» To do: In the listing that follows, tally the lines containing "endpoints"; give the count and nothing more.

» Data in this exercise:
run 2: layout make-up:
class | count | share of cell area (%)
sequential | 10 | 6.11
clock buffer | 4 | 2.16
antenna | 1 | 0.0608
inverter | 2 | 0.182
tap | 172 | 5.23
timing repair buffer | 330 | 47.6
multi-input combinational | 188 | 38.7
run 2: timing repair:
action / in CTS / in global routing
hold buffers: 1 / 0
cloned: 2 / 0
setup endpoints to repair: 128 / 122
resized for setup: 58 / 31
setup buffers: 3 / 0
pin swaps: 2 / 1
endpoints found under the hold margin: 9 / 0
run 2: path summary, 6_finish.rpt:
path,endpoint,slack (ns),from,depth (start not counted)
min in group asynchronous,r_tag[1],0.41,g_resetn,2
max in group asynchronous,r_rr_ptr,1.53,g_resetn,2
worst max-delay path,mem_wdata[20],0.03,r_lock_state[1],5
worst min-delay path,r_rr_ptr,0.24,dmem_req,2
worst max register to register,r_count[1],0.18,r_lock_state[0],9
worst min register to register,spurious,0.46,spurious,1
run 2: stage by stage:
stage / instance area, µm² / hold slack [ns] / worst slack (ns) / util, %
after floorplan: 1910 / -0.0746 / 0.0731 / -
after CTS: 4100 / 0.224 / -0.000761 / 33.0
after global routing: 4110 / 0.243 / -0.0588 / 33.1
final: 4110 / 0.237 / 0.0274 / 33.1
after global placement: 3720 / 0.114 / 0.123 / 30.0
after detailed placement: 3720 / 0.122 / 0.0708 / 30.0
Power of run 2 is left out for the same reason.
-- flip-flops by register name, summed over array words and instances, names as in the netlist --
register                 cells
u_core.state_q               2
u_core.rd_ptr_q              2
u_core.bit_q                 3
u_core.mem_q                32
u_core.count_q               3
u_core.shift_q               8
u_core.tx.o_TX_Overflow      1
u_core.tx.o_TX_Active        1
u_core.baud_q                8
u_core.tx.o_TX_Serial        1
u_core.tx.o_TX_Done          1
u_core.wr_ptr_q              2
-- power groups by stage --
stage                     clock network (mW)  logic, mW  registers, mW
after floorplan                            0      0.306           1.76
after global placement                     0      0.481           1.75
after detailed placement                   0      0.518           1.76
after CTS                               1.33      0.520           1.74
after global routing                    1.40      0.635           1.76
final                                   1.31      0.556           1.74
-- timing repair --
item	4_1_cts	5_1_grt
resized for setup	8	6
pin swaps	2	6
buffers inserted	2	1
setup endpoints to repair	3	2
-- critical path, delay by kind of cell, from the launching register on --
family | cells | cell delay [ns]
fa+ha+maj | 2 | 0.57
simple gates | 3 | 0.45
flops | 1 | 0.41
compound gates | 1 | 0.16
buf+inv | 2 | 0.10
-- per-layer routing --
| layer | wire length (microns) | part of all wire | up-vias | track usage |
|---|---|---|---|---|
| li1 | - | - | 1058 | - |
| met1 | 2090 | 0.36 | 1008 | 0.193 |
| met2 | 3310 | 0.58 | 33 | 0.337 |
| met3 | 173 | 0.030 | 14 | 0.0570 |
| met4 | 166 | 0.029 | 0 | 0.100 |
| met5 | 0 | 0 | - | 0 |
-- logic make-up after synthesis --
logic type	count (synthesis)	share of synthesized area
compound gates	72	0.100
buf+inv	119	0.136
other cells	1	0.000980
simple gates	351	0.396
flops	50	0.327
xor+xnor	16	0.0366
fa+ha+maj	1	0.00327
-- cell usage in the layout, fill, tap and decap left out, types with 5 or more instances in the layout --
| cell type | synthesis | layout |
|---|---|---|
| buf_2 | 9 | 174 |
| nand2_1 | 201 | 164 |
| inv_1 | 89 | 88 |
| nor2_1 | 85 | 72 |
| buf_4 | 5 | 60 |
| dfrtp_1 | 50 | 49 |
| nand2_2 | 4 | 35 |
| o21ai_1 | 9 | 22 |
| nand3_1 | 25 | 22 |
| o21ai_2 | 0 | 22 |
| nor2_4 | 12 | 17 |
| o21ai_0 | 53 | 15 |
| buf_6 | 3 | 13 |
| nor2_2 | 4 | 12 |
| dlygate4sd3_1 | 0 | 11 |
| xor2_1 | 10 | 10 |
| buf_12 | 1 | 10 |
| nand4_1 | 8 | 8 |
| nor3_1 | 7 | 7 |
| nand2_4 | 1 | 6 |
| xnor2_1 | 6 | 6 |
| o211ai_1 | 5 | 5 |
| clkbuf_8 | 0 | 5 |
## config.mk

```make
export PLATFORM = sky130hd
export DESIGN_NAME = vga_rd_prefetch_flat
export DESIGN_NICKNAME = d
export VERILOG_FILES = /design/src/rtl/vga_rd_prefetch_if.sv /design/src/rtl/vga_rd_prefetch.sv /design/src/flat_wrapper.sv
export SDC_FILE = /design/constraint.sdc
export NUM_CORES = 2
export LEC_CHECK = 0
export BUFFER_PORTS_ARGS = -buffer_cell sky130_fd_sc_hd__buf_2
export CELL_PAD_IN_SITES_DETAIL_PLACEMENT = 1
export CELL_PAD_IN_SITES_GLOBAL_PLACEMENT = 2
export CORE_ASPECT_RATIO = 2
export CORE_UTILIZATION = 50
export DETAILED_ROUTE_END_ITERATION = 12
export PLACE_DENSITY = 0.84
export SLEW_MARGIN = 20
export SYNTH_ARGS = -nofsm -noshare
export SYNTH_HDL_FRONTEND = slang
export SYNTH_SLANG_ARGS = --single-unit
```

## constraint.sdc

```tcl
create_clock -name vga_clk -period 12.9 [get_ports vga_clk]
set_input_delay 1.935 -clock vga_clk [delete_from_list [all_inputs] [get_ports vga_clk]]
set_output_delay 1.935 -clock vga_clk [all_outputs]
set_load 0.01 [all_outputs]
```
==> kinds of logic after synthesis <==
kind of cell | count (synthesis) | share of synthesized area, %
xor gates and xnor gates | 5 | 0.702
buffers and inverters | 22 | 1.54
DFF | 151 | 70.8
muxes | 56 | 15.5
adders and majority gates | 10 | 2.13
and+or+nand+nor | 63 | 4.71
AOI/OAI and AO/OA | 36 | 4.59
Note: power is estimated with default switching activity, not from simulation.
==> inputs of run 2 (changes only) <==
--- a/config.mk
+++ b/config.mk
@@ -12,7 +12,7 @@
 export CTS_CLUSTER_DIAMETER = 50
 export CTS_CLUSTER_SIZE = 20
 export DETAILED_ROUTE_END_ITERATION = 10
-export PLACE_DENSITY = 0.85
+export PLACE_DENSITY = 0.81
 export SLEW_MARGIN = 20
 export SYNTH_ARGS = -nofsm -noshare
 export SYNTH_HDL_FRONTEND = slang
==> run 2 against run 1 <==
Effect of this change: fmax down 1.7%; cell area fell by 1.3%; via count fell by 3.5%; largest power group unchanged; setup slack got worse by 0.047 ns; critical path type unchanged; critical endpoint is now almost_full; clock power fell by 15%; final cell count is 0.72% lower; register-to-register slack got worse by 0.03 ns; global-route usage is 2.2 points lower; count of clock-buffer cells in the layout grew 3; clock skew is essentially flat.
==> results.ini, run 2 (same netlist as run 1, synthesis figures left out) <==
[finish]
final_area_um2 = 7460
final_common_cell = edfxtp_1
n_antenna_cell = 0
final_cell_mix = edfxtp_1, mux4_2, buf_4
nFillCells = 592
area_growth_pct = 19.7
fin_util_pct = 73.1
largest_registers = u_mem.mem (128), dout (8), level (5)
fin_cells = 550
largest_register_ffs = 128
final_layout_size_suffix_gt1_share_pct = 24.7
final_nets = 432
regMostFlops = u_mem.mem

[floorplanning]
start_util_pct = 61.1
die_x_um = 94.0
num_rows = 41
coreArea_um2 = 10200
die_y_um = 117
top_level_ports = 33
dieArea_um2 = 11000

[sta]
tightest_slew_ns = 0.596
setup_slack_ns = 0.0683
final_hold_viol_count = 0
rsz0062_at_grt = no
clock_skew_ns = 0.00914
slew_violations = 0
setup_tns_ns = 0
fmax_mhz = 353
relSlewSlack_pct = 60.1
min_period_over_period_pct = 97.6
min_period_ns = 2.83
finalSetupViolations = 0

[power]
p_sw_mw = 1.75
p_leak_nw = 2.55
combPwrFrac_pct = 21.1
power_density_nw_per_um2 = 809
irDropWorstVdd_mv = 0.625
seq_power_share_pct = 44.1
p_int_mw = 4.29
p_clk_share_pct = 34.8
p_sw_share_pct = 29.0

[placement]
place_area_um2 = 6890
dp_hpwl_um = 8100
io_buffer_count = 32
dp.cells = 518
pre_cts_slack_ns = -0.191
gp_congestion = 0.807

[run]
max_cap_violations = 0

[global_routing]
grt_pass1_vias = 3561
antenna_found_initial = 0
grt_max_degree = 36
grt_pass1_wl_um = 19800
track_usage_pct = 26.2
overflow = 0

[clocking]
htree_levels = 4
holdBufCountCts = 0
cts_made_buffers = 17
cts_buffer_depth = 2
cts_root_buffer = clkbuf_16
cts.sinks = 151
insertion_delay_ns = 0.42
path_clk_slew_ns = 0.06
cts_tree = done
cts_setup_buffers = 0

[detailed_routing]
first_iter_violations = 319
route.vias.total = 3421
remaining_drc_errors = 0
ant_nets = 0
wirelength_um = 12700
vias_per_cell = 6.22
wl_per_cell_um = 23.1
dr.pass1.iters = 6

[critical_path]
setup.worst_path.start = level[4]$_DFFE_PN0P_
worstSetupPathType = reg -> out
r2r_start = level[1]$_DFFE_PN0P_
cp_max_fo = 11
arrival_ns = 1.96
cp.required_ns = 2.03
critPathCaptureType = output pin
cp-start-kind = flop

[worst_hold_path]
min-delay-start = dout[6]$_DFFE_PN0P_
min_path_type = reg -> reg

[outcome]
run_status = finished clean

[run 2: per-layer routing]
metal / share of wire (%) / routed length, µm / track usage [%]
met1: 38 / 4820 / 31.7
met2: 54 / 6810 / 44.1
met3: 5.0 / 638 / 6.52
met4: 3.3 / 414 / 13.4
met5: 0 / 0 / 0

» Result of this task: 3